**THE PROBLEM**.
Repeat the material below. Keep every line exactly as written.

----

--- src/rtl/rbv_gap_timer.sv ---
module rbv_gap_timer #(
  parameter int W = 16
) (
  input  logic         clk,
  input  logic         rst_n,
  input  logic         clr,
  input  logic         evt,
  output logic [W-1:0] gap,
  output logic         gap_vld
);
  localparam logic [W-1:0] TOP = '1;
  logic [W-1:0] tmr;
  logic [W-1:0] tmr_nx;

  assign tmr_nx = (tmr == TOP) ? TOP : tmr + W'(1);

  always_ff @(posedge clk or negedge rst_n) begin
    if (!rst_n) begin
      tmr <= '0; gap <= '0; gap_vld <= 1'b0;
    end else if (clr) begin
      tmr <= '0; gap <= '0; gap_vld <= 1'b0;
    end else if (evt) begin
      tmr <= '0; gap <= tmr_nx; gap_vld <= 1'b1;
    end else begin
      tmr <= tmr_nx; gap_vld <= 1'b0;
    end
  end

  a_r7_pulse: assert property (@(posedge clk) disable iff (!rst_n)
    evt && !clr |=> gap_vld && gap != '0);
  a_r7_quiet: assert property (@(posedge clk) disable iff (!rst_n)
    !evt || clr |=> !gap_vld);
endmodule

----

**TASK SOLUTION**.
--- src/rtl/rbv_gap_timer.sv ---
module rbv_gap_timer #(
  parameter int W = 16
) (
  input  logic         clk,
  input  logic         rst_n,
  input  logic         clr,
  input  logic         evt,
  output logic [W-1:0] gap,
  output logic         gap_vld
);
  localparam logic [W-1:0] TOP = '1;
  logic [W-1:0] tmr;
  logic [W-1:0] tmr_nx;

  assign tmr_nx = (tmr == TOP) ? TOP : tmr + W'(1);

  always_ff @(posedge clk or negedge rst_n) begin
    if (!rst_n) begin
      tmr <= '0; gap <= '0; gap_vld <= 1'b0;
    end else if (clr) begin
      tmr <= '0; gap <= '0; gap_vld <= 1'b0;
    end else if (evt) begin
      tmr <= '0; gap <= tmr_nx; gap_vld <= 1'b1;
    end else begin
      tmr <= tmr_nx; gap_vld <= 1'b0;
    end
  end

  a_r7_pulse: assert property (@(posedge clk) disable iff (!rst_n)
    evt && !clr |=> gap_vld && gap != '0);
  a_r7_quiet: assert property (@(posedge clk) disable iff (!rst_n)
    !evt || clr |=> !gap_vld);
endmodule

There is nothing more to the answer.